A PLC based semi-automated extraction chromatographic separation system for the isolation of medical grade no-carrier-added lutetium-177 for targeted cancer therapy

Abstract

Extensive clinical deployment of lutetium-177 (¹⁷⁷Lu) radiopharmaceuticals for targeted cancer therapy has led to an increased demand of ¹⁷⁷Lu-radionuclides all over the world. Since most of the clinically established targeted cancer therapies involve receptor targeting peptides, enzyme inhibitors or antibodies, the use of high specific activity ¹⁷⁷Lu is necessary to prepare ¹⁷⁷Lu complexes in high molar activity to obtain maximum efficacy of treatment.

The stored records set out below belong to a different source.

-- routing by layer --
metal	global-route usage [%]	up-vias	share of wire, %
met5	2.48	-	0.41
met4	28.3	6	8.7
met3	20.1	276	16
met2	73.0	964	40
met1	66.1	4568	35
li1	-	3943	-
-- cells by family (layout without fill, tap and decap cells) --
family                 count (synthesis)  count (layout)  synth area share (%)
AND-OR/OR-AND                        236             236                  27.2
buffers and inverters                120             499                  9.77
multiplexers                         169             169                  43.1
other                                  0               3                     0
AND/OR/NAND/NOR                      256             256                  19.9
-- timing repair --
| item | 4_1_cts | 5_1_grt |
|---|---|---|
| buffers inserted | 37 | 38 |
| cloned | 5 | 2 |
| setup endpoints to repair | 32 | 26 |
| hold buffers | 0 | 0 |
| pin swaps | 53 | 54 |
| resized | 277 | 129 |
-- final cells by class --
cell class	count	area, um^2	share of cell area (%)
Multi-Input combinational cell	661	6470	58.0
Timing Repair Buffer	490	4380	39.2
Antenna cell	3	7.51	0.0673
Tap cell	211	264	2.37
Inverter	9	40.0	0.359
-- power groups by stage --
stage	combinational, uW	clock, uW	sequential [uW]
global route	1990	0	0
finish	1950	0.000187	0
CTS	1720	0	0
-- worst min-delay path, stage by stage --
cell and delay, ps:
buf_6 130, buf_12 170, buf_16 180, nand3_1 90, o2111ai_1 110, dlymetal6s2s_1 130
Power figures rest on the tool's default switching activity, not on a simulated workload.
===== /design/flow/constraint.sdc =====
current_design sequence_editor

set clk_period 4.3
set clk_io_pct 0.2

create_clock -name clk0 -period $clk_period [get_ports {clk}]

set non_clock_inputs [all_inputs -no_clocks]
set_input_delay [expr $clk_period * $clk_io_pct] -clock clk0 $non_clock_inputs
set_output_delay [expr $clk_period * $clk_io_pct] -clock clk0 [all_outputs]

===== /design/flow/design.v =====
module sequence_editor(input logic clk, input logic rst, input logic [1:0]mode, input logic [2:0]set_time_idx, input logic [3:0]tgl_play_smpl, 
output logic [3:0]seq_smpl_1, output logic [3:0]seq_smpl_2, output logic [3:0]seq_smpl_3, output logic [3:0]seq_smpl_4, output logic [3:0]seq_smpl_5,
output logic [3:0]seq_smpl_6, output logic [3:0]seq_smpl_7, output logic [3:0]seq_smpl_8);
always_ff @ (posedge clk)
begin
    if (rst) begin
        seq_smpl_1 <= 0;
        seq_smpl_2 <= 0;
        seq_smpl_3 <= 0;
        seq_smpl_4 <= 0;
        seq_smpl_5 <= 0;
        seq_smpl_6 <= 0;
        seq_smpl_7 <= 0;
        seq_smpl_8 <= 0;
    end
    else if(mode == '0) begin
        seq_smpl_1 <= (set_time_idx == 0) ? seq_smpl_1 ^ tgl_play_smpl : seq_smpl_1;
        seq_smpl_2 <= (set_time_idx == 1) ? seq_smpl_2 ^ tgl_play_smpl : seq_smpl_2;
        seq_smpl_3 <= (set_time_idx == 2) ? seq_smpl_3 ^ tgl_play_smpl : seq_smpl_3;
        seq_smpl_4 <= (set_time_idx == 3) ? seq_smpl_4 ^ tgl_play_smpl : seq_smpl_4;
        seq_smpl_5 <= (set_time_idx == 4) ? seq_smpl_5 ^ tgl_play_smpl : seq_smpl_5;
        seq_smpl_6 <= (set_time_idx == 5) ? seq_smpl_6 ^ tgl_play_smpl : seq_smpl_6;
        seq_smpl_7 <= (set_time_idx == 6) ? seq_smpl_7 ^ tgl_play_smpl : seq_smpl_7;
        seq_smpl_8 <= (set_time_idx == 7) ? seq_smpl_8 ^ tgl_play_smpl : seq_smpl_8;
    end
end 
endmodule

===== /design/flow/run.sh =====
#!/bin/bash
# OpenROAD 26Q1-2900-gdf79404cd8, Yosys 0.63+post, stock flow scripts
make -C /OpenROAD-flow-scripts/flow DESIGN_CONFIG=/design/flow/config.mk WORK_HOME=/design/flow/orfs finish

===== /design/flow/config.mk =====
export PLATFORM = sky130hd
export DESIGN_NAME = sequence_editor
export DESIGN_NICKNAME = sequence_editor
export VERILOG_FILES = /design/flow/design.v
export SDC_FILE = /design/flow/constraint.sdc
export NUM_CORES = 4
export LEC_CHECK = 1
export CORE_AREA = 10 10 99 99
export DIE_AREA = 0 0 109 109
export SYNTH_HDL_FRONTEND = slang

==> qor.yml <==
synthesis:
  synth_flop_count: 32
  most_common_cell: "dfxtp_1"
  simple_gate_area_share_pct: 25.2
  syn_inst: 154
  ys_sh_mux_pct: 1.67
  syn_area_per_cell_um2: 8.75
  synthDistinctLibCells: 16
  adder_share_pct: 0
  ys_sh_aoi_pct: 22.3
  syn_area_um2: 1350
  synth_chip_area_um2: 1350
  synth-edff-count: 0
  top_cells_by_count: "dfxtp_1, a21oi_1, o21ai_0, or3_1, clkbuf_1"
  ys_seq_share_pct: 47.5
  async_flop_share_pct: 0
  logic_family: "simple AND/OR/NAND/NOR gates"
  yosys_warnings: 0
  yosys.area.top_type: "dfxtp_1"
  flop_cell: "dfxtp_1"
  synth-xor-area-share_pct: 0
  synth.top_cell.area_share_pct: 47.5
  synth_stat.cells: 154
  yosys-top-cells-area: "dfxtp_1, or3_1, a21oi_1"
final_timing:
  final_hold_viol_count: 0
  period_needed_ns: 2.45
  fin_crit_sh_pct: 56.9
  worst_slack_ns: 1.85
  rsz0062_at_grt: "no"
  finClkSkew_ns: 0
  max_clock_freq_mhz: 409
  setup_viol: 0
  worstMarginPinSlew_ns: 0.646
  slew_headroom_pct: 56.8
  slew_violations: 0
  setup_tns_ns: 0
grt:
  antenna_found_initial: 0
  gr-total-overflow: 0
  grt_usage_pct: 6.80
  grt_max_degree: 20
  grt_pass1_wl_um: 6430
  grt_pass1_vias: 1131
die:
  rows: 32
  fp-utilization_pct: 17.4
  coreArea_um2: 7730
  io_pins: 43
  dieHeight_um: 109
  die_w_um: 109
  die_area_um2: 11900
pwr:
  leakage_uw: 0.000590
  switching_share_pct: 21.8
  clkPwrFrac_pct: 44.9
  seqPwrFrac_pct: 47.9
  power.internal_uw: 494
  vdd_drop_max_uv: 170
  power.density_nw_per_um2: 321
  p_switching_uw: 138
  pwr-share-comb_pct: 7.2
routing:
  drt-initial-drc-count: 58
  drcViolationCount: 0
  diodes: 0
  routed_wl_um: 4030
  via_count: 1244
  routedWlPerCell_um: 13.6
  vias_per_cell: 4.20
  antenna_left: 0
  first_pass_iters: 4
setup_path:
  cp.required_ns: 4.51
  start_kind: "input pin"
  crit_arrival_ns: 2.66
  crit_start: "mode[1]"
  cp_top_family: "simple AND/OR/NAND/NOR gates"
  path_class: "input pin to flop"
  rr_startpoint: "seq_smpl_1[3]"
  r2r-end: "seq_smpl_1[3]"
  cp_max_fo: 10
  slowest_delay_ns: 0.73
  end_kind: "flop"
  critPathBufInv: 1
  crit_slowest_cell: "or4b_1"
  reg2reg_slack_ns: 3.39
  crit_chain: "clkdlybuf4s50_1 > or4b_1 > or3_1 > a21oi_1"
  ff2ff_path_depth: 2
placement:
  dp_cells: 288
  port_buffers: 42
  place.gp.congestion: 0.762
  dp_slack_ns: 1.57
  dp_hpwl_um: 2990
finish:
  mi_logic_area_um2: 662
  drive_above_1_share_pct: 5.67
  fill_cells: 811
  seq_area_um2: 641
  area.growth.synth_to_final_pct: 45.9
  fin_cells: 296
clock_tree:
  cts_setup_buffers: 0
  clk_path_buf_depth: 2
  cts_tree: "built"
  cts-hold-fix-buffers: 0
  h-tree-depth: 2
  cts_resized: 0
  clk_pin_slew_worst_paths_ns: 0.06
  cts_inserted_buffers: 5
  numClockSinks: 32
  cts_root_buffer: "clkbuf_8"
  clock_latency_ns: 0.28
run:
  openroad.warnings: 25
  maxCapViolations: 0
worst_hold_path:
  min_to: "seq_smpl_2[0]"
  hold_start: "seq_smpl_2[0]"
  whs_path_depth: 2
  hp-class: "flop to flop"
status:
  status: "finished clean"
-- how the worst max path moves through the flow --
stage	endpoint	slack, ns	cells past startpoint
after CTS	seq_smpl_1[1]	1.87	4
after global routing	seq_smpl_1[1]	1.76	4
final	seq_smpl_1[1]	1.85	4
-- flip-flops by register name, summed over array words and instances (netlist names) --
name and count:
seq_smpl_1 4, seq_smpl_2 4, seq_smpl_3 4, seq_smpl_4 4, seq_smpl_5 4, seq_smpl_6 4
seq_smpl_7 4, seq_smpl_8 4
-- per-stage QoR --
step	total power, µW	area (µm²)	hold slack, ns	utilization (%)
floorplan	329	1350	0.445	-
global placement	355	1860	0.466	24.0
detailed placement	355	1860	0.475	24.0
CTS	641	1970	0.488	25.4
global route	655	1970	0.506	25.4
finish	632	1970	0.485	25.4
-- tightest hold or removal path, cell delays in order (launching register included) --
cell and delay [ns]:
dfxtp_1 0.31, o21ai_0 0.07, a21oi_1 0.06
-- cells by family (layout without fill, tap and decap cells) --
logic type	after synthesis	count (layout)
AND-OR/OR-AND	60	60
buffers and inverters	11	51
flip-flops	32	32
multiplexers	2	2
AND/OR/NAND/NOR	49	49
-- layout make-up --
cell class | instances | share of cell area [%]
clock inverters | 2 | 1.78
flip-flops and latches | 32 | 32.6
clock buffers | 6 | 3.69
repair buffers | 43 | 21.8
well taps | 102 | 6.49
multi-input cells | 111 | 33.7
-- metal layers --
metal  track usage (%)  vias to the layer above  wire length (µm)
li1                  -                      652                 -
met3              2.63                        4               307
met2              9.98                       40              1800
met4             0.753                        0                34
met1              9.60                      548              1890
met5                 0                        -                 0
-- placed cells by master, fill, tap and decap left out --
cell type         n
clkbuf_1          1
nor2b_1           2
clkdlybuf4s50_1  42
dfxtp_1          32
or3_1            30
nor2_1            2
mux2_2            2
bufinv_16         1
or4b_1            4
clkbuf_8          5
nand2b_1          3
buf_4             1
o21ai_0          30
or2_2             1
clkinv_2          1
nand4bb_1         4
nor4b_1           2
a21oi_1          30
nand2_1           1
-- power groups by stage --
stage,registers (µW),logic [µW],clock network (µW)
6_report,303,45.6,283
5_1_grt,303,50.8,301
4_1_cts,303,45.9,293
No activity file was given, so power comes from the tool's default toggle rates.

Therefore, there is an immense interest in the production of clinical grade no carrier added (NCA) ¹⁷⁷Lu globally. While carrier added ¹⁷⁷Lu can be produced by the neutron activation of an enriched ¹⁷⁶Lu target, NCA¹⁷⁷Lu is produced by neutron activation of an enriched ¹⁷⁶Yb target via the ¹⁷⁶Yb (n, γβ) ¹⁷⁷Lu reaction. The present work describes a semi-automated extraction chromatography-based modular separation system, which can be conveniently adopted for rapid isolation of medical grade NCA ¹⁷⁷Lu from the neutron irradiated enriched ¹⁷⁶Yb target. The separation module is based on multistage extraction chromatography using LN2 and DGA resins (3 stage each). Herein, we demonstrate effective utilization of this system to separate ¹⁷⁷Lu from the irradiated enriched ¹⁷⁶Yb target (+96.4%, 50–150 mg). The process could be completed within a short period of 4–5 h with overall 70–74% (26.6–74.0 GBq) ¹⁷⁷Lu recovery. The HPGe and ICP-AES analysis results for a typical batch indicated Yb impurity below 0.1% in isolated ¹⁷⁷Lu. The ¹⁷⁷Lu specific activity obtained was ∼1.6 GBq mg⁻¹ of lutetium. The NCA ¹⁷⁷LuCl₃ obtained by this route qualified all the necessary quality control tests for human use. To demonstrate the clinical utility, the NCA ¹⁷⁷LuCl₃ activity was used for the preparation of patient doses each of ¹⁷⁷Lu-DOTA-TATE (7.4 GBq) and ¹⁷⁷Lu-PSMA-617 (7.4 GBq). The 24 h post-therapy SPECT scan of the two cancer patients injected with the respective ¹⁷⁷Lu-radiopharmaceuticals (5.5–7.4 GBq) were in concordance with the corresponding ⁶⁸Ga-PET scans. The PLC based semi-automated separation system reported herein demonstrates the feasibility of NCA ¹⁷⁷LuCl₃ production in a short span of time, which can be effectively implemented at the commercial scale for formulation of clinical patient doses.